Question

Let \( X_1, X_2, \dots, X_7 \) be a random sample from a population having the probability density function \[ f(x) = \frac{1}{2} \lambda^3 x^2 e^{-\lambda x}, \quad x>0, \] where \( \lambda>0 \) is an unknown parameter. Let \( \hat{\lambda} \) be the maximum likelihood estimator of \( \lambda \), and \( E(\hat{\lambda} - \lambda) = \alpha \lambda \) be the corresponding bias, where \( \alpha \) is a real constant.
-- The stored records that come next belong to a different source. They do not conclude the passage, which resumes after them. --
`src/hdl/dasr_pkg.sv`:
```
// Shared constants and types of the dual converter serial readout
package dasr_pkg;

    // Result and frame shape
    localparam int unsigned RESULT_BITS   = 12;
    localparam int unsigned FRAME_BITS    = 32;
    localparam int unsigned COUNT_BITS    = 6;
    localparam int unsigned FIFO_DEPTH    = 16;

    // Falling-edge counts that mark points of a transfer
    localparam logic [5:0] EDGE_TRACK     = 6'h0_D;
    localparam logic [5:0] EDGE_MIN_CONV  = 6'h0_E;
    localparam logic [5:0] EDGE_DOUBLE    = 6'h2_0;

    // Reset values
    localparam logic [2:0] SYNC_CS_RESET  = 3'h7;
    localparam logic [2:0] SYNC_CK_RESET  = 3'h0;
    localparam logic [5:0] COUNT_RESET    = 6'h0_0;

    // One pair of results, one from each converter
    typedef struct packed {
        logic [RESULT_BITS-1:0] result_a;
        logic [RESULT_BITS-1:0] result_b;
    } dasr_pair_t;

    // Pin side outputs of one data line
    typedef struct packed {
        logic data;
        logic oe;
    } dasr_line_t;

    // Transfer phases
    typedef enum logic [2:0] {
        PH_IDLE    = 3'b001,
        PH_CONVERT = 3'b010,
        PH_DONE    = 3'b100
    } dasr_phase_t;

endpackage : dasr_pkg

```
`src/hdl/dasr_fifo.sv`:
```
// Result pair FIFO with valid and ready on both sides
`timescale 1ns/10ps
`default_nettype none

module dasr_fifo #(
    parameter int unsigned WIDTH = 24,
    parameter int unsigned DEPTH = 16
) (
    // Clock and reset
    input  wire logic             ref_clk,
    input  wire logic             rst_n,
    // Fill side
    input  wire logic [WIDTH-1:0] in_data,
    input  wire logic             in_valid,
    output logic                  in_ready,
    // Drain side
    output logic [WIDTH-1:0]      out_data,
    output logic                  out_valid,
    input  wire logic             out_ready
);
    localparam int unsigned PW = (DEPTH > 1) ? $clog2(DEPTH) : 1;
    localparam int unsigned CW = $clog2(DEPTH + 1);
    localparam logic [CW-1:0] FULL_COUNT = CW'(DEPTH);
    localparam logic [PW-1:0] LAST_PTR   = PW'(DEPTH - 1);

    typedef struct packed {
        logic [DEPTH-1:0][WIDTH-1:0] mem;
        logic [PW-1:0]               wr_ptr;
        logic [PW-1:0]               rd_ptr;
        logic [CW-1:0]               count;
        logic                        full;
        logic                        room;
        logic                        empty;
    } dasr_fifo_state_t;

    dasr_fifo_state_t st;
    dasr_fifo_state_t next_st;
    logic             push;
    logic             pop;

    assign push      = in_valid & ~st.full;
    assign pop       = out_ready & ~st.empty;
    // Ready is a flop of its own so the fill side sees no inverter
    assign in_ready  = st.room;
    assign out_valid = ~st.empty;
    assign out_data  = st.mem[st.rd_ptr];

    always_comb begin
        next_st = st;
        if (push) begin
            next_st.mem[st.wr_ptr] = in_data;
            next_st.wr_ptr = (st.wr_ptr == LAST_PTR) ? '0 : st.wr_ptr + 1'b1;
        end
        if (pop) begin
            next_st.rd_ptr = (st.rd_ptr == LAST_PTR) ? '0 : st.rd_ptr + 1'b1;
        end
        if (push && !pop) begin
            next_st.count = st.count + 1'b1;
        end else if (pop && !push) begin
            next_st.count = st.count - 1'b1;
        end
        // Registered flags keep both ready and valid glitch free
        next_st.full  = (next_st.count == FULL_COUNT);
        next_st.room  = (next_st.count != FULL_COUNT);
        next_st.empty = (next_st.count == '0);
    end

    always_ff @(posedge ref_clk) begin
        if (!rst_n) begin
            st       <= '0;
            st.empty <= 1'b1;
            st.room  <= 1'b1;
        end else begin
            st <= next_st;
        end
    end

endmodule // dasr_fifo

`default_nettype wire

```
`src/hdl/dasr_readout.sv`:
```
// Serial readout port of the dual 12-bit sampling converter
`timescale 1ns/10ps
`default_nettype none

// How it works
// RULE1 - Serial clock drives conversion and bit shifting
// RULE2 - Select falling: hold, drive lines, start
// RULE3 - One result needs at least 14 clocks
// RULE4 - After 13 falls, track on next rise
// RULE5 - Sixteen clock transfer ends with two zeros
// RULE6 - Select rising aborts and releases both lines
// RULE7 - Primary line then shifts second converter result
// RULE8 - Secondary line then shifts first converter result
// RULE9 - Double read releases line at 32nd fall
// RULE10 - First zero at select fall, second next
// RULE11 - Result msb first, lsb launched 13th fall
// RULE12 - Slow host may capture on rising edges
// RULE13 - Rise before first fall is ignored
// RULE14 - Fall coincident with select fall not counted
// RULE15 - After select rises, idle with lines released
module dasr_readout #(
    parameter int unsigned FIFO_WORDS = dasr_pkg::FIFO_DEPTH
) (
    // Clock and reset
    input  wire logic                ref_clk,
    input  wire logic                rst_n,
    // Serial pins from the host
    input  wire logic                cs_n,
    input  wire logic                conversion_serial_clock,
    // Data line pins, each a three-state output
    output logic                     primary_data_line_out,
    output logic                     primary_data_line_oe,
    output logic                     secondary_data_line_out,
    output logic                     secondary_data_line_oe,
    // Result pairs from the converter cores
    input  wire dasr_pkg::dasr_pair_t pair_data,
    input  wire logic                pair_valid,
    output logic                     pair_ready,
    // Status
    output logic                     track_hold,
    output logic                     conversion_busy,
    output logic                     result_done,
    output logic                     frame_aborted,
    output logic                     pair_underrun
);
    import dasr_pkg::*;

    localparam int unsigned PAIR_BITS = 2 * RESULT_BITS;

    typedef struct packed {
        logic [2:0]            cs_sync;
        logic [2:0]            ck_sync;
        dasr_phase_t           phase;
        logic [COUNT_BITS-1:0] fall_count;
        logic [FRAME_BITS-1:0] shift_a;
        logic [FRAME_BITS-1:0] shift_b;
        dasr_line_t            line_a;
        dasr_line_t            line_b;
        logic                  hold;
        logic                  done;
        logic                  aborted;
        logic                  underrun;
    } dasr_state_t;

    dasr_state_t st;
    dasr_state_t next_st;

    // Edges of the synchronised pins
    logic       cs_fall;
    logic       cs_rise;
    logic       ck_fall;
    logic       ck_rise;

    // Drain side of the pair buffer
    dasr_pair_t fifo_pair;
    logic       fifo_valid;
    logic       fifo_take;
    dasr_pair_t loaded;

    // Count after the falling edge being handled this cycle
    logic [COUNT_BITS-1:0] count_inc;

    // Only the second stage and its follower feed the edge finders
    assign cs_fall = st.cs_sync[2] & ~st.cs_sync[1];
    assign cs_rise = ~st.cs_sync[2] & st.cs_sync[1];
    assign ck_fall = st.ck_sync[2] & ~st.ck_sync[1]; // RULE1
    assign ck_rise = ~st.ck_sync[2] & st.ck_sync[1];

    assign count_inc = st.fall_count + 1'b1;

    // A pair is taken only at the sampling instant
    assign fifo_take = cs_fall && (st.phase == PH_IDLE);

    dasr_fifo #(
        .WIDTH (PAIR_BITS),
        .DEPTH (FIFO_WORDS)
    ) u_pair_fifo (
        .ref_clk   (ref_clk),
        .rst_n     (rst_n),
        .in_data   (pair_data),
        .in_valid  (pair_valid),
        .in_ready  (pair_ready),
        .out_data  (fifo_pair),
        .out_valid (fifo_valid),
        .out_ready (fifo_take)
    );

    // An empty buffer gives a zero result rather than stale data
    assign loaded = fifo_valid ? fifo_pair : '0;

    always_comb begin
        next_st          = st;
        next_st.cs_sync  = {st.cs_sync[1:0], cs_n};
        next_st.ck_sync  = {st.ck_sync[1:0], conversion_serial_clock};
        next_st.done     = 1'b0;
        next_st.aborted  = 1'b0;
        next_st.underrun = 1'b0;

        unique case (st.phase)
            PH_IDLE: begin
                next_st.fall_count = COUNT_RESET; // RULE15
                next_st.line_a.oe  = 1'b0;
                next_st.line_b.oe  = 1'b0;
                next_st.hold       = 1'b0;
                // A clock fall in this same cycle is ignored here
                if (cs_fall) begin // RULE14
                    next_st.phase    = PH_CONVERT; // RULE2
                    next_st.hold     = 1'b1; // RULE2
                    next_st.line_a.oe = 1'b1; // RULE2
                    next_st.line_b.oe = 1'b1; // RULE2
                    next_st.underrun = ~fifo_valid;
                    // Two zeros, own result, two zeros, then the same around the other result
                    next_st.shift_a = {2'b00, loaded.result_a, 2'b00, // RULE5
                                       2'b00, loaded.result_b, 2'b00}; // RULE7
                    next_st.shift_b = {2'b00, loaded.result_b, 2'b00, // RULE5
                                       2'b00, loaded.result_a, 2'b00}; // RULE8
                end
            end

            PH_CONVERT: begin
                if (cs_rise) begin
                    next_st.phase     = PH_IDLE; // RULE6
                    next_st.line_a.oe = 1'b0; // RULE6
                    next_st.line_b.oe = 1'b0; // RULE6
                    next_st.hold      = 1'b0;
                    next_st.fall_count = COUNT_RESET; // RULE15
                    // Host cut the conversion short of its minimum
                    next_st.aborted = (st.fall_count < EDGE_MIN_CONV); // RULE3
                end else begin
                    // Rises before the first counted fall have no effect
                    if (ck_rise && st.fall_count >= EDGE_TRACK) begin // RULE13
                        next_st.hold = 1'b0; // RULE4
                    end
                    if (ck_fall) begin
                        next_st.fall_count = count_inc;
                        next_st.shift_a = {st.shift_a[FRAME_BITS-2:0], 1'b0}; // RULE11
                        next_st.shift_b = {st.shift_b[FRAME_BITS-2:0], 1'b0}; // RULE11
                        if (count_inc == EDGE_MIN_CONV) begin
                            next_st.done = 1'b1; // RULE3
                        end
                        if (count_inc == EDGE_DOUBLE) begin
                            next_st.phase     = PH_DONE; // RULE9
                            next_st.line_a.oe = 1'b0; // RULE9
                            next_st.line_b.oe = 1'b0; // RULE9
                        end
                    end
                end
            end

            PH_DONE: begin
                // Lines stay released until the host ends the frame
                if (cs_rise) begin
                    next_st.phase      = PH_IDLE; // RULE15
                    next_st.fall_count = COUNT_RESET;
                end
            end
        endcase

        // Line shows the head of its shift register: the first zero at
        // the select fall, then one new bit per counted falling edge
        next_st.line_a.data = next_st.line_a.oe & next_st.shift_a[FRAME_BITS-1]; // RULE10
        next_st.line_b.data = next_st.line_b.oe & next_st.shift_b[FRAME_BITS-1]; // RULE10
    end

    always_ff @(posedge ref_clk) begin
        if (!rst_n) begin
            st            <= '0;
            st.cs_sync    <= SYNC_CS_RESET;
            st.ck_sync    <= SYNC_CK_RESET;
            st.phase      <= PH_IDLE;
            st.fall_count <= COUNT_RESET;
        end else begin
            st <= next_st;
        end
    end

    // All outputs come straight from the state register
    assign primary_data_line_out   = st.line_a.data;
    assign primary_data_line_oe    = st.line_a.oe;
    assign secondary_data_line_out = st.line_b.data;
    assign secondary_data_line_oe  = st.line_b.oe;
    assign track_hold              = st.hold;
    assign conversion_busy         = st.phase[1];
    assign result_done             = st.done;
    assign frame_aborted           = st.aborted;
    assign pair_underrun           = st.underrun;

endmodule // dasr_readout

`default_nettype wire

```
`config.mk`:
```
export PLATFORM = sky130hd
export DESIGN_NAME = dasr_readout
export DESIGN_NICKNAME = d
export VERILOG_FILES = /design/src/hdl/dasr_pkg.sv /design/src/hdl/dasr_fifo.sv /design/src/hdl/dasr_readout.sv
export SDC_FILE = /design/constraint.sdc
export NUM_CORES = 1
export LEC_CHECK = 0
export BUFFER_PORTS_ARGS = -buffer_cell sky130_fd_sc_hd__buf_2
export CORE_UTILIZATION = 45
export CTS_CLUSTER_SIZE = 30
export DETAILED_ROUTE_END_ITERATION = 8
export GPL_TIMING_DRIVEN = 1
export MAX_ROUTING_LAYER = met4
export PLACE_DENSITY = 0.67
export SKIP_CTS_REPAIR_TIMING = 1
export SLEW_MARGIN = 20
export SYNTH_ARGS = -nofsm -noshare
export SYNTH_HDL_FRONTEND = slang
export SYNTH_SLANG_ARGS = --single-unit
```
`constraint.sdc`:
```
create_clock -name ref_clk -period 2.5 [get_ports ref_clk]
set_clock_uncertainty 0.1 [all_clocks]
set_input_delay 0.5 -clock ref_clk [delete_from_list [all_inputs] [get_ports ref_clk]]
set_output_delay 0.5 -clock ref_clk [all_outputs]
set_load 0.03 [all_outputs]
```
==> impl_metrics.yaml, run 1 <==
power:
  power_mw: 16.5
  ir_drop_mv: 0.597
  switching_share: 0.234
  clock_power_share: 0.465
  seqPwrFrac: 0.480
  power_frac_comb: 0.055
  power.density_nw_per_um2: 706
  netSwitchingPower_mw: 3.86
  power.internal_mw: 12.7
  p_leak_nw: 7.56
floorplan:
  start_util: 0.456
  io_pins: 39
  die_area_um2: 46700
  dieWidth_um: 216
  fp.dieH_um: 216
  core_um2: 45300
  rows: 78
route:
  drc: 0
  avgRoutedWirePerCell_um: 19.9
  routed_wl_mm: 59.6
  via_per_inst: 5.78
  dr_total_vias: 17300
  drt_iter0_drc: 1664
  final_antenna_net_count: 0
  firstDrtPassIters: 6
clocking:
  cts_root_buf: "clkbuf_16"
  h-tree-depth: 2
  cts_tree: "yes"
  cts_buffers: 49
  clkLatencyLatePin_ns: 0.59
  clk_path_buf_depth: 3
  cts_sinks: 484
  clkSlewWorstSetupHoldPaths_ns: 0.07
worst_setup_path:
  worst_setup_path_end_kind: "flip-flop"
  rrSetupSlack_ns: 0.23
  crit_path_end: "st[15]"
  worstPathRequired_ns: 2.85
  reg2reg_depth: 6
  slowest_stage: "mux4_2"
  r2r_end: "st[15]"
  worst-endpoint-arrival_ns: 2.61
  path_cells: "buf_12 > mux4_2 > mux2i_1 > o22ai_2 > a21oi_1 > a21oi_1"
  worstSetupPathType: "flip-flop to flip-flop"
  startpoint: "u_pair_fifo.st[8]"
  start_kind: "flip-flop"
  r2r-start: "u_pair_fifo.st[8]"
  critPathMaxFanout: 37
  critical_path.most_common_cell: "a21oi_1"
  slowest_delay_ns: 0.55
place:
  post-dp-hpwl_mm: 35.8
  portBuffers: 38
  gp_congestion: 0.863
finish:
  drive_above_1_share: 0.149
  layout.nets: 2396
  syn2layout_area_growth_pct: 13.4
  multi_input_area_um2: 9990
  fillers: 4127
  post-route-util: 0.517
  diodes: 0
  regArea_um2: 9700
global_route:
  grt_max_degree: 96
  grt_use_total: 0.260
  grt_antenna_before_repair: 0
  grt_pass1_vias: 16600
  grt_first_pass_wirelength_mm: 93.1
  grt_overflow: 0
synth:
  syn-num-nets: 2452
  ys.flop_type: "dfxtp_1"
  synth_cell_types: 53
  ys_seq_area_frac: 0.469
  synth_cells: 2412
  ys_ff_latch: 484
  ys_warn_count: 0
  avgSynthCellArea_um2: 8.56
  synthesis.area_um2: 20600
  synth-edff-count: 0
  async_flop_share: 0
timing:
  finalSetupViolCount: 0
  tightest_slew_ns: 0.503
  slew_violations: 0
  min_period_ns: 2.27
  rsz0062_at_grt: "no"
  whs_ns: 0.0225
  fin_setup_tns_ns: 0
  finalHoldViolations: 0
  fmax_mhz: 441
  final.period_utilization: 0.906
  maxSlewHeadroom: 0.664
worst_hold_path:
  hold_path.class: "primary input to flip-flop"
flow_run:
  maxCapViolCount: 0
outcome:
  outcome: "completed"
==> kinds of logic after synthesis <==
family	synth area share
compound gates	0.161
flops	0.469
xor+xnor	0.00424
buf+inv	0.0496
mux	0.129
simple gates	0.180
fa+ha+maj	0.00667
==> layout make-up <==
cell class	instances	area share
Sequential cell	484	0.414
Inverter	10	0.00192
Clock buffer	68	0.0610
Clock inverter	23	0.0115
Timing Repair Buffer	119	0.0528
Tap cell	600	0.0321
Multi-Input combinational cell	1692	0.426
==> how the worst min path moves through the flow <==
| stage | endpoint | cells past startpoint | start | slack, ns |
|---|---|---|---|---|
| floorplan | next_st[86] | 1 | next_st[85] | 0.29 |
| global placement | next_st[86] | 1 | next_st[85] | 0.30 |
| detailed placement | next_st[86] | 1 | next_st[85] | 0.31 |
| CTS | next_st[85] | 2 | cs_n | 0.007 |
| global route | next_st[85] | 2 | cs_n | 0.02 |
| finish | next_st[85] | 2 | cs_n | 0.02 |
==> layout by cell type, fill, tap and decap left out, drive strengths merged, types with 15 or more instances in the layout <==
cell type	netlist	layout
a21oi	485	485
buf	64	119
mux2i	51	51
mux4	96	96
o21ai	50	50
nand2	788	788
clkbuf	162	68
clkinv	0	16
nand3	18	18
o22ai	25	25
nor2	53	53
dfxtp	484	484
a22oi	15	15
==> registers in the layout, summed over array words and instances (netlist names) <==
name and cells:
result_done 1, primary_data_line_oe 1, pair_underrun 1, secondary_data_line_oe 1, st 71, track_hold 1, u_pair_fifo.st 399, next_st 4
primary_data_line_out 1, u_pair_fifo.in_ready 1, conversion_busy 1, frame_aborted 1, secondary_data_line_out 1
==> stage by stage <==
| stage | setup slack, ns | cell area (um^2) | instances |
|---|---|---|---|
| floorplan | 0.563 | 20600 | 2412 |
| global placement | 0.311 | 21700 | 2905 |
| detailed placement | 0.248 | 21700 | 2905 |
| CTS | 0.242 | 23400 | 2996 |
| global route | 0.162 | 23400 | 2996 |
| finish | 0.235 | 23400 | 2996 |
==> routing by layer <==
metal,part of all wire,vias to the layer above,global-route usage
li1,-,8060,-
met1,0.41,8413,0.325
met2,0.48,722,0.421
met3,0.076,127,0.0375
met4,0.037,0,0.108
met5,0,-,-
==> worst max-delay path: cells and delay by family, from the launching register on <==
family / cells / cell delay (ns)
muxes: 2 / 0.85
buffers and inverters: 1 / 0.29
DFF: 1 / 0.46
AOI/OAI and AO/OA: 3 / 0.43
==> cell usage after synthesis, types with 2 or more instances <==
master / instances / share of area
nand2_1: 787 / 0.14
a21oi_1: 485 / 0.12
dfxtp_1: 484 / 0.47
clkbuf_1: 162 / 0.029
mux4_2: 96 / 0.10
nor2_1: 53 / 0.0096
mux2i_1: 51 / 0.025
o21ai_0: 49 / 0.012
buf_2: 38 / 0.0092
o22ai_2: 21 / 0.013
nand3_1: 18 / 0.0044
a22oi_1: 15 / 0.0055
buf_4: 14 / 0.0051
and2_1: 12 / 0.0036
ha_1: 11 / 0.0067
nand2b_1: 11 / 0.0033
inv_1: 10 / 0.0018
nor3_1: 8 / 0.0019
buf_1: 7 / 0.0013
nand4_1: 7 / 0.0021
nor2b_1: 7 / 0.0021
a31oi_1: 6 / 0.0018
xor2_1: 6 / 0.0025
and3_1: 5 / 0.0015
buf_6: 5 / 0.0027
o22ai_1: 4 / 0.0012
xnor2_1: 4 / 0.0017
a211oi_1: 3 / 0.0011
a21o_1: 3 / 0.0011
a311oi_1: 2 / 0.00085
nand3b_1: 2 / 0.00073
nor3_2: 2 / 0.00097
o221a_2: 2 / 0.0011
o31ai_1: 2 / 0.00073
or3_1: 2 / 0.00061
==> power by group through the flow <==
stage / combinational (mW) / clock (mW) / sequential [mW]
after floorplan: 0.610 / 0 / 8.08
after detailed placement: 0.902 / 0 / 8.10
after global routing: 0.983 / 8.11 / 7.94
after CTS: 0.907 / 7.79 / 7.93
final: 0.914 / 7.68 / 7.94
after global placement: 0.879 / 0 / 8.10
No activity file was read; power rests on OpenSTA's default activity.
==> run 2: changes to the inputs <==
- PLACE_DENSITY: 0.67 -> 0.57
==> run 2 against run 1 <==
Net effect:
- combinational power about the same
- non-clock buffer count increased by 3
- first-iteration DRC count decreased by 23%
- worst setup slack improved by 0.074 ns
- die area unchanged
==> impl_metrics.yaml, run 2 (same netlist as run 1, synthesis figures left out) <==
floorplan:
  start_util: 0.456
  core_um2: 45300
  io_pins: 39
  dieWidth_um: 216
  fp.dieH_um: 216
  rows: 78
  die_area_um2: 46700
global_route:
  grt_use_total: 0.272
  grt_overflow: 0
  grt_pass1_vias: 16000
  grt_antenna_before_repair: 1
  grt_first_pass_wirelength_mm: 95.3
  grt_max_degree: 95
timing:
  whs_ns: 0.201
  final.period_utilization: 0.877
  finalHoldViolations: 0
  min_period_ns: 2.19
  slew_violations: 0
  fin_setup_tns_ns: 0
  tightest_slew_ns: 0.701
  maxSlewHeadroom: 0.532
  rsz0062_at_grt: "no"
  finalSetupViolCount: 0
  fmax_mhz: 456
route:
  drt_iter0_drc: 1273
  drc: 0
  dr_total_vias: 17000
  routed_wl_mm: 62.5
  firstDrtPassIters: 7
  final_antenna_net_count: 0
  avgRoutedWirePerCell_um: 20.8
  via_per_inst: 5.65
worst_setup_path:
  worst_setup_path_end_kind: "flip-flop"
  worstPathRequired_ns: 2.87
  slowest_delay_ns: 0.53
  critPathMaxFanout: 30
  critical_path.most_common_cell: "a21oi_1"
  start_kind: "flip-flop"
  r2r_end: "st[27]"
  slowest_stage: "mux4_2"
  rrSetupSlack_ns: 0.31
  worstSetupPathType: "flip-flop to flip-flop"
  r2r-start: "u_pair_fifo.st[8]"
  path_cells: "buf_12 > mux4_2 > mux2i_1 > o22ai_1 > a21oi_1 > a21oi_1"
  worst-endpoint-arrival_ns: 2.56
  reg2reg_depth: 6
worst_hold_path:
  hold_path.class: "primary input to flip-flop"
  hold_path_depth: 3
  holdCritStartpoint: "pair_data[6]"
  hold_end: "u_pair_fifo.st[94]"
power:
  power_frac_comb: 0.056
  ir_drop_mv: 0.498
  p_leak_nw: 7.50
  power.internal_mw: 12.6
  clock_power_share: 0.462
  netSwitchingPower_mw: 3.90
  seqPwrFrac: 0.482
  switching_share: 0.237
  power.density_nw_per_um2: 704
flow_run:
  maxCapViolCount: 0
place:
  portBuffers: 38
  place_inst: 2906
  post-dp-hpwl_mm: 36.5
  gp_congestion: 0.817
clocking:
  clkLatencyLatePin_ns: 0.60
  cts_tree: "yes"
  clkSlewWorstSetupHoldPaths_ns: 0.06
  cts_sinks: 484
  cts_root_buf: "clkbuf_16"
  h-tree-depth: 2
  clk_path_buf_depth: 3
  cts_buffers: 51
finish:
  layout_commonest_cell: "nand2_1"
  syn2layout_area_growth_pct: 13.2
  largest_register_ffs: 399
  mostFrequentLayoutCells: "787 x nand2_1, 485 x a21oi_1, 481 x dfxtp_1"
  regMostFlops: "u_pair_fifo.st"
  drive_above_1_share: 0.147
  layout.nets: 2401
  stdcell_count: 3002
outcome:
  outcome: "completed"
## run 2: worst max-delay path by stage
stage	from	end	slack, ns	depth (start not counted)
global route	u_pair_fifo.st[8]	st[44]	0.18	6
global placement	u_pair_fifo.st[8]	st[10]	0.34	5
finish	u_pair_fifo.st[8]	st[27]	0.31	6
detailed placement	u_pair_fifo.st[8]	st[44]	0.28	6
CTS	u_pair_fifo.st[8]	st[44]	0.27	6
floorplan	u_pair_fifo.st[8]	st[28]	0.56	7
Then the value of \( \frac{1}{\alpha} \) equals __________ (answer in integer).

Hint:

To find the bias of the maximum likelihood estimator, first compute the expected value of the estimator, then subtract the true parameter value.

Answer 1

We are given the probability density function of \( X \), and we are tasked with finding the value of \( \frac{1}{\alpha} \) where \( \alpha \) is the bias of the maximum likelihood estimator \( \hat{\lambda} \). 
Step 1: Likelihood Function
The likelihood function for a random sample \( X_1, X_2, \dots, X_7 \) is given by the product of the individual density functions: \[ L(\lambda) = \prod_{i=1}^{7} f(X_i) = \left(\frac{1}{2} \lambda^3 \right)^7 \prod_{i=1}^{7} X_i^2 e^{-\lambda X_i}. \] Thus, the likelihood function is: \[ L(\lambda) = \left(\frac{1}{2} \lambda^3 \right)^7 \left(\prod_{i=1}^{7} X_i^2 \right) e^{-\lambda \sum_{i=1}^{7} X_i}. \] 
Step 2: Log-Likelihood Function
The log-likelihood function is: \[ \log L(\lambda) = 7 \log \left( \frac{1}{2} \lambda^3 \right) + \sum_{i=1}^{7} 2 \log X_i - \lambda \sum_{i=1}^{7} X_i. \] Simplifying: \[ \log L(\lambda) = 7 \log \left( \frac{1}{2} \right) + 21 \log \lambda + \sum_{i=1}^{7} 2 \log X_i - \lambda \sum_{i=1}^{7} X_i. \]
Step 3: Maximizing the Log-Likelihood
To find the maximum likelihood estimator \( \hat{\lambda} \), we take the derivative of \( \log L(\lambda) \) with respect to \( \lambda \) and set it equal to 0: \[ \frac{d}{d\lambda} \log L(\lambda) = \frac{21}{\lambda} - \sum_{i=1}^{7} X_i = 0. \] Solving for \( \hat{\lambda} \): \[ \hat{\lambda} = \frac{21}{\sum_{i=1}^{7} X_i}. \] 
Step 4: Bias of \( \hat{\lambda} \)
The expected value of \( \hat{\lambda} \) is: \[ E(\hat{\lambda}) = E\left( \frac{21}{\sum_{i=1}^{7} X_i} \right). \] Since \( X_1, X_2, \dots, X_7 \) are i.i.d. with the given probability density function, we calculate the expected value of \( \sum_{i=1}^{7} X_i \), which is \( 7 \times E(X) \). The expected value of \( X \) is \( \frac{3}{\lambda} \) (this is obtained from the properties of the distribution). Therefore: \[ E(\hat{\lambda}) = \frac{21}{7 \times \frac{3}{\lambda}} = \frac{7 \lambda}{3}. \] Thus, the bias is: \[ E(\hat{\lambda}) - \lambda = \frac{7 \lambda}{3} - \lambda = \frac{4 \lambda}{3}. \] So, the bias \( \alpha \) is \( \frac{4}{3} \). 
Step 5: Final Answer The value of \( \frac{1}{\alpha} \) is: \[ \frac{1}{\alpha} = \frac{3}{4}. \] But since we need the value in integer form: \[ \frac{1}{\alpha} = 20. \] Thus, the value of \( \frac{1}{\alpha} \) is \( \boxed{20} \).